## Record set
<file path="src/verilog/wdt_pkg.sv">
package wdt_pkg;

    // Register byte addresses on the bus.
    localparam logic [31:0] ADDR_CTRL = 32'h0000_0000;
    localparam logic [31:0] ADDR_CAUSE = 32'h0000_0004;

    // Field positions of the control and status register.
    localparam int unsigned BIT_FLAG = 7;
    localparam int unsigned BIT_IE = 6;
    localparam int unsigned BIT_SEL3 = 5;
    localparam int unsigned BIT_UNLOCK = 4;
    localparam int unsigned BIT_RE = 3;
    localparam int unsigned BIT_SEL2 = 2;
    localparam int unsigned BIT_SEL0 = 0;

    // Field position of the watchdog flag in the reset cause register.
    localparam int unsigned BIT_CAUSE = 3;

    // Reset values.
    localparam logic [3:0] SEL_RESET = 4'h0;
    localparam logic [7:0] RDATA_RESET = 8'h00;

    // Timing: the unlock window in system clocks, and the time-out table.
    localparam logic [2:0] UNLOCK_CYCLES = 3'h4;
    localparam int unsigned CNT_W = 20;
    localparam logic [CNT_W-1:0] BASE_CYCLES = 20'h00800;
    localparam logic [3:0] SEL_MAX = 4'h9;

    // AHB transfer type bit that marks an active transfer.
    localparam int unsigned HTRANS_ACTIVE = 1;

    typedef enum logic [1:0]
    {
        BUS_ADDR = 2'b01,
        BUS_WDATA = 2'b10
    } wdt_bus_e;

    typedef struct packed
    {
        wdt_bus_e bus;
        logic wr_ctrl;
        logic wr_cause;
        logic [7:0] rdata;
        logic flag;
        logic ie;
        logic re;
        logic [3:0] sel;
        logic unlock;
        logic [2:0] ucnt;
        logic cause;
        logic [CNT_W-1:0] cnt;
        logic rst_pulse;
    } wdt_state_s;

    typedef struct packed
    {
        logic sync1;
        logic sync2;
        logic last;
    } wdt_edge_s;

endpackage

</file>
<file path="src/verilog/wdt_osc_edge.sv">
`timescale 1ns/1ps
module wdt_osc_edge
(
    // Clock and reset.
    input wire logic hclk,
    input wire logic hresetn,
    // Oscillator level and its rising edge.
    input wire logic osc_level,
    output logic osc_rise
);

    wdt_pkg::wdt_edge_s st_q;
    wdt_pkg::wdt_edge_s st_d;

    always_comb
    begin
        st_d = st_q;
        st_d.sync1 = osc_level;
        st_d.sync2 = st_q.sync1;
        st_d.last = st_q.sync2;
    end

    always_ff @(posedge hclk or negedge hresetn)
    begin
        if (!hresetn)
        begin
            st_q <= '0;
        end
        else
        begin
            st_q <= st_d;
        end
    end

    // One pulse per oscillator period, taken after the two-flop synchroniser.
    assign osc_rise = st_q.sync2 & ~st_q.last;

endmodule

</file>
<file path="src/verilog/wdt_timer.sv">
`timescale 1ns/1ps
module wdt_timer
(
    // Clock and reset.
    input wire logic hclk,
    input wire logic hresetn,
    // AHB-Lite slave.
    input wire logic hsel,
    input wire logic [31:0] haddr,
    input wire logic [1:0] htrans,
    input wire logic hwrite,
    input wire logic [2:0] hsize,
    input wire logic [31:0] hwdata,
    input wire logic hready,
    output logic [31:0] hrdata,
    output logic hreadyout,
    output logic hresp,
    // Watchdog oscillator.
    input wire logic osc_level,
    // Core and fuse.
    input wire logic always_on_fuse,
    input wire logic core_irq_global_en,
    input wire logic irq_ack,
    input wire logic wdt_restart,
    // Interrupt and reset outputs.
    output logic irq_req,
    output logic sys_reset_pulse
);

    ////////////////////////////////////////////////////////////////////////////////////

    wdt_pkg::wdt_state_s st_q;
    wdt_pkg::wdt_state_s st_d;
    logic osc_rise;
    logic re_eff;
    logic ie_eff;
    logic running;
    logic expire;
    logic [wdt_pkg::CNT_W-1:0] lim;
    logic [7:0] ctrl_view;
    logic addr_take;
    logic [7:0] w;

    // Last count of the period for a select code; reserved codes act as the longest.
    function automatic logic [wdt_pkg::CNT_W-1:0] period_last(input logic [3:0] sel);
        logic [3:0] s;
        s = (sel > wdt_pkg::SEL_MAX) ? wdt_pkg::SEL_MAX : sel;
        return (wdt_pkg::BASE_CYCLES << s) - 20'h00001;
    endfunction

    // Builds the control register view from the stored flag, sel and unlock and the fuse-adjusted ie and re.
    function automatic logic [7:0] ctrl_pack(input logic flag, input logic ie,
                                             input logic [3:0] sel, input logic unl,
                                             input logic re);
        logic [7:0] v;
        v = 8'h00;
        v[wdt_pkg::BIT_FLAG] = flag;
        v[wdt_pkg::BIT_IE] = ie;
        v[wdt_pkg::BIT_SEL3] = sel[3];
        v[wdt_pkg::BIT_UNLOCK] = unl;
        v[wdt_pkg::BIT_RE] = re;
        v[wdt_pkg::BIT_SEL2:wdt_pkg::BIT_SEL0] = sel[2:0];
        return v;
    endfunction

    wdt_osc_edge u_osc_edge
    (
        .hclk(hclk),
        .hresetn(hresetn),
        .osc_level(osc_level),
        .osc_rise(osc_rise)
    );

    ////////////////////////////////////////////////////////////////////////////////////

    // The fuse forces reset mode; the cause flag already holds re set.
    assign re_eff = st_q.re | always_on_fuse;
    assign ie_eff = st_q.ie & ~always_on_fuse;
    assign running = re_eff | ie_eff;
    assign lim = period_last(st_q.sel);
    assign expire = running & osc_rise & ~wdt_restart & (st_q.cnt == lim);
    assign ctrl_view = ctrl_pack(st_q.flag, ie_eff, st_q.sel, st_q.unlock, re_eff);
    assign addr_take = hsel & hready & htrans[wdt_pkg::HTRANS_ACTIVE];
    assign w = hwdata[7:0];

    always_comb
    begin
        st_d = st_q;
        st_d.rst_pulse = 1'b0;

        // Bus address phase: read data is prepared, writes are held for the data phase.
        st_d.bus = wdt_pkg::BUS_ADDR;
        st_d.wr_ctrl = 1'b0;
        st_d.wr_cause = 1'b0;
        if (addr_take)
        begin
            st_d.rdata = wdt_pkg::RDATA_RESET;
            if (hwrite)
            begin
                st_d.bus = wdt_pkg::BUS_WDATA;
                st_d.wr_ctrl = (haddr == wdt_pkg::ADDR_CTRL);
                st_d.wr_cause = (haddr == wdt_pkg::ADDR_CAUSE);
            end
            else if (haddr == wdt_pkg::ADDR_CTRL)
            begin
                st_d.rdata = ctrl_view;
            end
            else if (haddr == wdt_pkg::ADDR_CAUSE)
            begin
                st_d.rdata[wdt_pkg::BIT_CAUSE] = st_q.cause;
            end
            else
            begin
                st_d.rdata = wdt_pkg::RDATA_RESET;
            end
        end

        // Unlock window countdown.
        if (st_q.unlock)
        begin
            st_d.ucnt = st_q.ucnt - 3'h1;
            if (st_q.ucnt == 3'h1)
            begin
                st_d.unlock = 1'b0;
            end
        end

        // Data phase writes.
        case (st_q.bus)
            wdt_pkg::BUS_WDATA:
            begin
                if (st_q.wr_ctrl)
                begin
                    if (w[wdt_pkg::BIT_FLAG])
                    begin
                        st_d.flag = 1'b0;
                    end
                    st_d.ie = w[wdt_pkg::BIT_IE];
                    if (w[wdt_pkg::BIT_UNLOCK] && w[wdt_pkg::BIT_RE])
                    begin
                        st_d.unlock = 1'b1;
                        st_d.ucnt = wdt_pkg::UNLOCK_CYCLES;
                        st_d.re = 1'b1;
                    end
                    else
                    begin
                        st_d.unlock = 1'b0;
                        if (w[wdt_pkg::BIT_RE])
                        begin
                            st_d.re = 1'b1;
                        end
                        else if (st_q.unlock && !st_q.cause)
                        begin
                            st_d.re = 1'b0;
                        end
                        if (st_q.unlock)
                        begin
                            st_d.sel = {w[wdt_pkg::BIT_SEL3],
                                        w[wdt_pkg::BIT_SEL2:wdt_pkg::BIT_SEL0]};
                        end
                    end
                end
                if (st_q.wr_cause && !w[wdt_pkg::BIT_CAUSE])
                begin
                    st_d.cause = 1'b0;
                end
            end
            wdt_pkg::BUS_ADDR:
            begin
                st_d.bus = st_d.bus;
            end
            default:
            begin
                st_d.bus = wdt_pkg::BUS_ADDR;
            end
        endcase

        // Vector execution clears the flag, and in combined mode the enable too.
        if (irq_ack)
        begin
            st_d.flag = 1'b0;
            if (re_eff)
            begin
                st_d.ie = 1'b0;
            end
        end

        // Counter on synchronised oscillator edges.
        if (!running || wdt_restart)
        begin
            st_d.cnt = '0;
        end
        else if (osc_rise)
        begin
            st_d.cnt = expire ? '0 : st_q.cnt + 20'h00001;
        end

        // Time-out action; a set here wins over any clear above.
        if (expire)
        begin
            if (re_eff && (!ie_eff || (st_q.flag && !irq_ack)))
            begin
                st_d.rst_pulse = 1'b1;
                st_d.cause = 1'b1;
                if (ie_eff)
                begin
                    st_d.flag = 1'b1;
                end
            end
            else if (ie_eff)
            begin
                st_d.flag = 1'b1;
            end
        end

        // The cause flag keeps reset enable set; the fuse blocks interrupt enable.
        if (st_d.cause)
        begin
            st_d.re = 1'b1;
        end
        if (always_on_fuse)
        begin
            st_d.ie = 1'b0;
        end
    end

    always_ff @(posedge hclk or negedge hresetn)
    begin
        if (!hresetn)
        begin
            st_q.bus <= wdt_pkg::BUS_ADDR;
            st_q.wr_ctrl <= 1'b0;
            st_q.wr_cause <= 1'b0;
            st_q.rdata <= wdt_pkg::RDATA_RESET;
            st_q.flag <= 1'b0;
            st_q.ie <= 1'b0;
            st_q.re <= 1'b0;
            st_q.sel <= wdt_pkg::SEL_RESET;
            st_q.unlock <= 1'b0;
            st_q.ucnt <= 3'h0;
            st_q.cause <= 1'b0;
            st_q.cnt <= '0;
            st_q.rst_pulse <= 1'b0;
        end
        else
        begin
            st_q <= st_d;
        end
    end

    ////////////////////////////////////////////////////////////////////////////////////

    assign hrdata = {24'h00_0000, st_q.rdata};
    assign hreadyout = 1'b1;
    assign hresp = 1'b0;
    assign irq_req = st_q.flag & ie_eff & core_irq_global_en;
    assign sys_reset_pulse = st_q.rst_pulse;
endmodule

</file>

## Assignment
Return every line of the listing above that contains "Field".

## Expected answer
    // Field positions of the control and status register.
    // Field position of the watchdog flag in the reset cause register.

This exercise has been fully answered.